Floerkea proserpinacoides (Limnanthaceae) is a spring
ephemeral annual species that grows in deciduous
forests throughout eastern North America. Seeds germinate from late November
to December, although the first
leaf emerges only from late March to early April. Growth begins in early
April at the onset of favourable
temperatures, following snowmelt, and continues through mid-June. Senescence
coincides with increasing air
temperature and decreasing light level as a result of canopy closure. In
this paper, we present the results of a
growth chamber study designed to determine the effect of light level on
growth, biomass allocation and
reproduction of F. proserpinacoides.

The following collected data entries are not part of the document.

[config.mk]
export PLATFORM = sky130hd
export DESIGN_NAME = cce_dir
export DESIGN_NICKNAME = d
export VERILOG_FILES = /design/src/logic/cce_dir_pkg.sv /design/src/logic/cce_dir.sv /design/src/logic/dir_cmd_stage.sv /design/src/logic/dir_gad.sv /design/src/logic/dir_lce_slice.sv
export SDC_FILE = /design/constraint.sdc
export NUM_CORES = 2
export LEC_CHECK = 0
export ABC_AREA = 1
export BUFFER_PORTS_ARGS = -buffer_cell sky130_fd_sc_hd__buf_2
export CAP_MARGIN = 0
export CORE_MARGIN = 2
export CORE_UTILIZATION = 50
export CTS_CLUSTER_DIAMETER = 60
export DETAILED_ROUTE_END_ITERATION = 16
export GPL_TIMING_DRIVEN = 0
export PLACE_DENSITY = 0.65
export RECOVER_POWER = 50
export REMOVE_ABC_BUFFERS = 1
export SYNTH_ARGS = -nofsm -noshare
export SYNTH_HDL_FRONTEND = slang
export SYNTH_HIERARCHICAL = 1
export SYNTH_SLANG_ARGS = --single-unit
[constraint.sdc]
create_clock -name clk_i -period 6.4 [get_ports clk_i]
set_input_delay 1.28 -clock clk_i [delete_from_list [all_inputs] [get_ports clk_i]]
set_output_delay 1.28 -clock clk_i [all_outputs]
set_load 0.01 [all_outputs]
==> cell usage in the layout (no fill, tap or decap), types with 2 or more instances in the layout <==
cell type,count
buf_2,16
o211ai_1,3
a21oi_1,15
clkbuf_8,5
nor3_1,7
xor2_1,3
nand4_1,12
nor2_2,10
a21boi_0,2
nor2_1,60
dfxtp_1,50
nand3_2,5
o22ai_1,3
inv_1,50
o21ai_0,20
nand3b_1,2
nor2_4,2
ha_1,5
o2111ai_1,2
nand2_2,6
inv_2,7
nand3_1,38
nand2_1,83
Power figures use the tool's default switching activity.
<file path="src/include/eth_sma_defines.svh">
// sma fifo depth, occupancy count width, preamble and frame length macros
`ifndef ETH_SMA_DEFINES_SVH
`define ETH_SMA_DEFINES_SVH

//==========================================================
// fifo sizing
//==========================================================

// entries per fifo, tx commands and rx read data alike
`define ETH_SMA_FIFO_DEPTH 4
// occupancy count, holds 0 up to depth
`define ETH_SMA_NUM_W 3

//==========================================================
// mdio frame layout
//==========================================================

// preamble ones ahead of the start bits
`define ETH_SMA_PRE_BITS 32
// preamble + st + op + phy + reg + ta + data
`define ETH_SMA_FRAME_BITS 64

`endif

</file>
<file path="src/design/eth_sma_pkg.sv">
// sma opcode enum, command word struct and read data type
`default_nettype none

package eth_sma_pkg;

	//==========================================================
	// clause 22 opcodes
	//==========================================================

	// only write and read are legal in clause 22
	typedef enum logic [1:0] {
		sma_op_write = 2'b01,
		sma_op_read  = 2'b10
	} sma_op_t;

	//==========================================================
	// tx fifo word
	//==========================================================

	// 23 bit command as loaded by software
	// op sits in the top two bits
	typedef struct packed {
		sma_op_t     op;
		logic [4:0]  reg_adr;
		// ignored on a read
		logic [15:0] wdata;
	} sma_cmd_t;

	//==========================================================
	// rx fifo word
	//==========================================================

	typedef logic [15:0] sma_rdata_t;

endpackage

`default_nettype wire

</file>
<file path="src/design/eth_pe_core.sv">
// protocol engine core top with sma master, mdc divider, shifter and fifos
`default_nettype none
`timescale 1ns/100ps
`include "eth_sma_defines.svh"

module eth_pe_core (
	input  wire logic                    pe_clk,
	input  wire logic                    reset,
	// command side
	input  wire logic                    cmd_we,
	input  wire eth_sma_pkg::sma_cmd_t   cmd_data,
	output logic [`ETH_SMA_NUM_W-1:0]    cmd_num,
	// read side
	input  wire logic                    rd_re,
	output eth_sma_pkg::sma_rdata_t      rd_data,
	output logic [`ETH_SMA_NUM_W-1:0]    rd_num,
	// control
	input  wire logic                    master_logic_clr,
	input  wire logic                    master_enable,
	output logic                         master_end,
	// config
	input  wire logic [7:0]              r0_clkdiv,
	input  wire logic [4:0]              r0_phyadr,
	input  wire logic [7:0]              r0_interval_bit,
	// interrupt status
	output logic                         int0_status_rx_turn_nack,
	output logic                         int0_status_master_frame_done,
	// pins
	output logic                         eth_mdc,
	output logic                         eth_mdc_oen,
	output logic                         eth_mdio_o,
	input  wire logic                    eth_mdio_i,
	output logic                         eth_mdio_oen
);

	import eth_sma_pkg::*;

	sma_cmd_t   tx_head;
	sma_rdata_t rx_fifo_data;
	logic       tx_fifo_re;
	logic       tx_empty;
	logic       rx_fifo_we;
	logic       rx_full;
	logic       load;
	logic       mdc_run;
	logic       mdc_rise;
	logic       mdc_fall;
	logic       frame_done;
	logic       nack;

	//==========================================================
	// command and read data fifos
	//==========================================================

	eth_sma_fifo #(.payload_t(sma_cmd_t)) u_tx_fifo (
		.pe_clk (pe_clk),
		.reset  (reset),
		.flush  (master_logic_clr),
		.we     (cmd_we),
		.re     (tx_fifo_re),
		.wdata  (cmd_data),
		.rdata  (tx_head),
		.num    (cmd_num),
		.full   (),
		.empty  (tx_empty)
	);

	eth_sma_fifo #(.payload_t(sma_rdata_t)) u_rx_fifo (
		.pe_clk (pe_clk),
		.reset  (reset),
		.flush  (master_logic_clr),
		.we     (rx_fifo_we),
		.re     (rd_re),
		.wdata  (rx_fifo_data),
		.rdata  (rd_data),
		.num    (rd_num),
		.full   (rx_full),
		.empty  ()
	);

	//==========================================================
	// sma master protocol engine
	//==========================================================

	eth_sma_pe_master u_eth_sma_pe_master (
		.pe_clk           (pe_clk),
		.reset            (reset),
		.logic_clr        (master_logic_clr),
		.enable           (master_enable),
		.tx_empty         (tx_empty),
		.tx_head_op       (tx_head.op),
		.rx_full          (rx_full),
		.frame_done       (frame_done),
		.nack             (nack),
		.mdc_rise         (mdc_rise),
		.interval_bit     (r0_interval_bit),
		.tx_fifo_re       (tx_fifo_re),
		.load             (load),
		.mdc_run          (mdc_run),
		.master_end       (master_end),
		.int_frame_done   (int0_status_master_frame_done),
		.int_rx_turn_nack (int0_status_rx_turn_nack)
	);

	eth_sma_mdc_gen u_eth_sma_mdc_gen (
		.pe_clk   (pe_clk),
		.reset    (reset),
		.clr      (master_logic_clr),
		.run      (mdc_run),
		.clkdiv   (r0_clkdiv),
		.mdc      (eth_mdc),
		.mdc_oen  (eth_mdc_oen),
		.mdc_rise (mdc_rise),
		.mdc_fall (mdc_fall)
	);

	eth_sma_shifter u_eth_sma_shifter (
		.pe_clk     (pe_clk),
		.reset      (reset),
		.clr        (master_logic_clr),
		.load       (load),
		.cmd        (tx_head),
		.phyadr     (r0_phyadr),
		.mdc_rise   (mdc_rise),
		.mdc_fall   (mdc_fall),
		.mdio_i     (eth_mdio_i),
		.mdio_o     (eth_mdio_o),
		.mdio_oen   (eth_mdio_oen),
		.frame_done (frame_done),
		.nack       (nack),
		.rx_we      (rx_fifo_we),
		.rx_data    (rx_fifo_data)
	);

endmodule

`default_nettype wire

</file>
<file path="src/design/eth_sma_fifo.sv">
// synchronous fifo with type parameter payload, occupancy count and flush
`default_nettype none
`timescale 1ns/100ps
`include "eth_sma_defines.svh"

module eth_sma_fifo #(
	parameter type payload_t = logic [15:0]
) (
	input  wire logic                      pe_clk,
	input  wire logic                      reset,
	input  wire logic                      flush,
	input  wire logic                      we,
	input  wire logic                      re,
	input  wire payload_t                  wdata,
	output payload_t                       rdata,
	output logic [`ETH_SMA_NUM_W-1:0]      num,
	output logic                           full,
	output logic                           empty
);

	localparam int depth = `ETH_SMA_FIFO_DEPTH;
	localparam int ptr_w = $clog2(depth);

	payload_t         mem [depth];
	logic [ptr_w-1:0] wr_ptr;
	logic [ptr_w-1:0] rd_ptr;
	logic             do_wr;
	logic             do_rd;

	// write on full and read on empty are dropped
	assign do_wr = we & ~full;
	assign do_rd = re & ~empty;

	assign full  = (num == `ETH_SMA_NUM_W'(depth));
	assign empty = (num == '0);

	// head shown without a pop
	assign rdata = mem[rd_ptr];

	// storage
	always_ff @(posedge pe_clk) begin
		if (do_wr)
			mem[wr_ptr] <= wdata;
	end

	// pointers and count
	always_ff @(posedge pe_clk) begin
		if (reset || flush) begin
			wr_ptr <= '0;
			rd_ptr <= '0;
			num    <= '0;
		end else begin
			if (do_wr)
				wr_ptr <= (wr_ptr == ptr_w'(depth - 1)) ? '0 : wr_ptr + 1'b1;
			if (do_rd)
				rd_ptr <= (rd_ptr == ptr_w'(depth - 1)) ? '0 : rd_ptr + 1'b1;
			// count moves only when exactly one side is active
			case ({do_wr, do_rd})
				2'b10:   num <= num + 1'b1;
				2'b01:   num <= num - 1'b1;
				default: num <= num;
			endcase
		end
	end

endmodule

`default_nettype wire

</file>
<file path="src/design/eth_sma_mdc_gen.sv">
// mdc clock divider with rise and fall strobes
`default_nettype none
`timescale 1ns/100ps

module eth_sma_mdc_gen (
	input  wire logic       pe_clk,
	input  wire logic       reset,
	input  wire logic       clr,
	input  wire logic       run,
	input  wire logic [7:0] clkdiv,
	output logic            mdc,
	output logic            mdc_oen,
	output logic            mdc_rise,
	output logic            mdc_fall
);

	logic [7:0] div_cnt;
	logic       active;

	// keep going after run drops until mdc is back low
	assign active = run | mdc;

	// master owns mdc, pad always driven
	assign mdc_oen = 1'b0;

	//==========================================================
	// divider
	// half period = clkdiv + 1 pe_clk cycles
	//==========================================================

	always_ff @(posedge pe_clk) begin
		if (reset || clr) begin
			div_cnt  <= '0;
			mdc      <= 1'b0;
			mdc_rise <= 1'b0;
			mdc_fall <= 1'b0;
		end else begin
			mdc_rise <= 1'b0;
			mdc_fall <= 1'b0;
			if (!active) begin
				// parked low, next start begins a full half period
				div_cnt <= '0;
			end else if (div_cnt >= clkdiv) begin
				div_cnt <= '0;
				mdc     <= ~mdc;
				// strobes line up with the first cycle of the new level
				mdc_rise <= ~mdc;
				mdc_fall <= mdc;
			end else begin
				div_cnt <= div_cnt + 8'd1;
			end
		end
	end

endmodule

`default_nettype wire

</file>
<file path="src/design/eth_sma_pe_master.sv">
// sma master fsm, enable edge detect and inter frame interval counter
`default_nettype none
`timescale 1ns/100ps

module eth_sma_pe_master (
	input  wire logic                 pe_clk,
	input  wire logic                 reset,
	input  wire logic                 logic_clr,
	input  wire logic                 enable,
	input  wire logic                 tx_empty,
	input  wire eth_sma_pkg::sma_op_t tx_head_op,
	input  wire logic                 rx_full,
	input  wire logic                 frame_done,
	input  wire logic                 nack,
	input  wire logic                 mdc_rise,
	input  wire logic [7:0]           interval_bit,
	output logic                      tx_fifo_re,
	output logic                      load,
	output logic                      mdc_run,
	output logic                      master_end,
	output logic                      int_frame_done,
	output logic                      int_rx_turn_nack
);

	import eth_sma_pkg::*;

	typedef enum logic [2:0] {
		st_idle,
		st_fetch,
		st_frame,
		st_gap,
		st_end
	} state_t;

	state_t     state;
	state_t     state_nxt;
	logic       enable_d;
	logic       enable_rise;
	logic       gap_en;
	logic       gap_last;
	logic       fetch_ok;
	logic [7:0] gap_cnt;

	//==========================================================
	// enable edge and gap control
	//==========================================================

	assign enable_rise = enable & ~enable_d;
	assign gap_en      = (interval_bit != 8'd0);

	// interval_bit + 1 rises seen, so at least interval_bit full periods
	assign gap_last = mdc_rise && (gap_cnt == interval_bit);

	// read waits in fetch while rx fifo has no room
	assign fetch_ok = (state == st_fetch) && !tx_empty &&
		!(tx_head_op == sma_op_read && rx_full);

	// pop and load share the cycle, shifter grabs the head
	assign load       = fetch_ok;
	assign tx_fifo_re = fetch_ok;

	// mdc stops in fetch, generator parks it low
	assign mdc_run    = (state == st_frame) || (state == st_gap);
	assign master_end = (state == st_end);

	// frame status straight to the interrupt block
	assign int_frame_done   = frame_done;
	assign int_rx_turn_nack = nack;

	//==========================================================
	// fsm
	//==========================================================

	always_comb begin
		state_nxt = state;
		case (state)
			st_idle:  if (enable_rise) state_nxt = st_fetch;
			st_fetch: begin
				if (tx_empty)
					state_nxt = st_end;
				else if (fetch_ok)
					state_nxt = st_frame;
			end
			st_frame: begin
				if (frame_done)
					state_nxt = gap_en ? st_gap : st_fetch;
			end
			st_gap:   if (gap_last) state_nxt = st_fetch;
			st_end:   state_nxt = st_idle;
			default:  state_nxt = st_idle;
		endcase
	end

	always_ff @(posedge pe_clk) begin
		if (reset || logic_clr) begin
			state    <= st_idle;
			enable_d <= 1'b0;
			gap_cnt  <= '0;
		end else begin
			state    <= state_nxt;
			enable_d <= enable;
			// counts mdc periods inside the gap only
			if (state != st_gap)
				gap_cnt <= '0;
			else if (mdc_rise && !gap_last)
				gap_cnt <= gap_cnt + 8'd1;
		end
	end

endmodule

`default_nettype wire

</file>
<file path="src/design/eth_sma_shifter.sv">
// mdio frame shift register, turnaround check and read data capture
`default_nettype none
`timescale 1ns/100ps
`include "eth_sma_defines.svh"

module eth_sma_shifter (
	input  wire logic                  pe_clk,
	input  wire logic                  reset,
	input  wire logic                  clr,
	input  wire logic                  load,
	input  wire eth_sma_pkg::sma_cmd_t cmd,
	input  wire logic [4:0]            phyadr,
	input  wire logic                  mdc_rise,
	input  wire logic                  mdc_fall,
	input  wire logic                  mdio_i,
	output logic                       mdio_o,
	output logic                       mdio_oen,
	output logic                       frame_done,
	output logic                       nack,
	output logic                       rx_we,
	output eth_sma_pkg::sma_rdata_t    rx_data
);

	import eth_sma_pkg::*;

	localparam int frame_msb = `ETH_SMA_FRAME_BITS - 1;
	localparam int idx_w     = $clog2(`ETH_SMA_FRAME_BITS);

	// bit positions counted from the first preamble bit
	// st 2 + op 2 + phy 5 + reg 5 ahead of turnaround
	localparam logic [idx_w-1:0] ta1_idx  = idx_w'(`ETH_SMA_PRE_BITS + 14);
	localparam logic [idx_w-1:0] ta2_idx  = idx_w'(`ETH_SMA_PRE_BITS + 15);
	localparam logic [idx_w-1:0] data_idx = idx_w'(`ETH_SMA_PRE_BITS + 16);
	localparam logic [idx_w-1:0] last_idx = idx_w'(frame_msb);

	logic [frame_msb:0] frame_vec;
	logic [frame_msb:0] next_vec;
	logic [idx_w-1:0]   bit_idx;
	logic               busy;
	logic               rose;
	logic               is_read;
	logic               nack_seen;
	logic               cmd_is_read;
	logic               sample_en;
	logic               advance;

	//==========================================================
	// outgoing frame
	//==========================================================

	assign cmd_is_read = (cmd.op == sma_op_read);

	// on a read the ta and data slots are never driven
	assign next_vec = {
		{`ETH_SMA_PRE_BITS{1'b1}},
		2'b01,
		cmd.op,
		phyadr,
		cmd.reg_adr,
		cmd_is_read ? 2'b11 : 2'b10,
		cmd_is_read ? 16'hffff : cmd.wdata
	};

	// a fall only counts once the current bit was seen by a rise
	// covers mdc still high from the previous gap at load
	assign sample_en = busy & mdc_rise & ~load;
	assign advance   = busy & mdc_fall & rose & ~load;

	// payload shift register
	always_ff @(posedge pe_clk) begin
		if (load)
			frame_vec <= next_vec;
		else if (advance)
			frame_vec <= frame_vec << 1;
	end

	// read data, msb first
	always_ff @(posedge pe_clk) begin
		if (sample_en && is_read && bit_idx >= data_idx)
			rx_data <= {rx_data[14:0], mdio_i};
	end

	//==========================================================
	// bit sequencing
	//==========================================================

	always_ff @(posedge pe_clk) begin
		if (reset || clr) begin
			busy       <= 1'b0;
			rose       <= 1'b0;
			is_read    <= 1'b0;
			nack_seen  <= 1'b0;
			bit_idx    <= '0;
			mdio_o     <= 1'b1;
			mdio_oen   <= 1'b1;
			frame_done <= 1'b0;
			nack       <= 1'b0;
			rx_we      <= 1'b0;
		end else begin
			frame_done <= 1'b0;
			nack       <= 1'b0;
			rx_we      <= 1'b0;
			if (load) begin
				busy      <= 1'b1;
				rose      <= 1'b0;
				is_read   <= cmd_is_read;
				nack_seen <= 1'b0;
				bit_idx   <= '0;
				// first preamble bit, a one like the idle level
				mdio_o    <= next_vec[frame_msb];
				mdio_oen  <= 1'b0;
			end else if (sample_en) begin
				rose <= 1'b1;
				// phy must pull low in the second ta bit
				if (is_read && bit_idx == ta2_idx)
					nack_seen <= mdio_i;
			end else if (advance) begin
				rose <= 1'b0;
				if (bit_idx == last_idx) begin
					busy       <= 1'b0;
					frame_done <= 1'b1;
					nack       <= nack_seen;
					rx_we      <= is_read & ~nack_seen;
					// back to driving idle high
					mdio_o     <= 1'b1;
					mdio_oen   <= 1'b0;
				end else begin
					bit_idx <= bit_idx + 1'b1;
					mdio_o  <= frame_vec[frame_msb-1];
					// read hands the line over from ta onward
					if (is_read && bit_idx == ta1_idx - 1'b1)
						mdio_oen <= 1'b1;
				end
			end
		end
	end

endmodule

`default_nettype wire

</file>
[src/verilog/operand_memory.sv]
// Operand memory: three words, controller write port and read-only APB slave
`timescale 1ns/1ps

module operand_memory (
    input  logic               clk,
    input  logic               reset,
    input  calc_pkg::mem_wr_t  mem_wr,     // From controller
    input  calc_pkg::apb_req_t apb_req,    // Host request
    output calc_pkg::apb_rsp_t apb_rsp     // Zero wait state response
);
    import calc_pkg::*;

    logic [data_width-1:0] words [mem_words];
    logic                  access;                  // APB access phase
    logic [1:0]            word_idx;                // Byte address to word
    logic                  addr_hit;
    logic                  wr_hit;

    assign access   = apb_req.psel && apb_req.penable;
    assign word_idx = apb_req.paddr[3:2];

    // Word aligned and inside the three words
    assign addr_hit = (apb_req.paddr[1:0] == 2'b00) && (int'(word_idx) < mem_words);

    assign wr_hit = mem_wr.en && (int'(mem_wr.addr) < mem_words);

    always_ff @(posedge clk or posedge reset) begin
        if (reset) begin
            for (int i = 0; i < mem_words; i++) begin
                words[i] <= '0;                     // Reads return zero after reset
            end
        end else if (wr_hit) begin
            words[mem_wr.addr] <= mem_wr.data;
        end
    end

    // Same-cycle read data, so pready follows the access phase
    always_comb begin
        apb_rsp.pready  = access;
        apb_rsp.pslverr = access && (apb_req.pwrite || !addr_hit);  // Host writes refused
        apb_rsp.prdata  = '0;
        if (access && !apb_req.pwrite && addr_hit) begin
            apb_rsp.prdata = words[word_idx];
        end
    end

endmodule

The study consists of two
parts: in a first experiment, plants were grown at
five constant photosynthetic photon fluence rates (PPFR: 90, 180, 360,
540 or 900 μmol m−2 s−1), and in a
second
experiment, PPFR was reduced from 900 μmol m−2 s−1
to 180 μmol m−2 s−1 after 0, 14, 21,
28 or 35 d of growth.
Relative humidity, temperature, nutrient and water supply were kept constant
in a hydroponic sand culture
experiment. Total biomass, leaf mass and leaf area increased with increasing
PPFR up to 540 μmol m−2 s−1. Plants
grown at the highest (900 μmol m−2 s−1)
and the lowest (90 μmol m−2 s−1) PPFR
had a substantially lower biomass
by the end of the 35-d growth period than plants grown at intermediate
PPFRs (360 or 540 μmol m−2 s−1). Despite
differences in total biomass, there were no significant differences in
seed production among treatments. The mean
relative growth rate (RGR) increased with increasing light levels between
90–540 μmol m−2 s−1, and it
was reduced
at 900 μmol m−2 s−1. However, differences
in RGR were not significant among treatments. Specific leaf area did not
vary consistently as a function of light level, whereas leaf area ratio
and leaf mass ratio tended to increase with
increasing PPFR, reaching maximum values at 360–540 μmol m−2
s−1. However, none of these growth variables
differed significantly across the range of PPFR levels. The transfer of
plants to lower PPFR had no significant
effect on any of the growth components. Biomass production for the species
appeared to be optimized at PPFR of
360–540 μmol m−2 s−1. Growth
might be restricted by an insufficient supply of photosynthates at low
PPFR and
by photoinhibitory processes at higher PPFRs.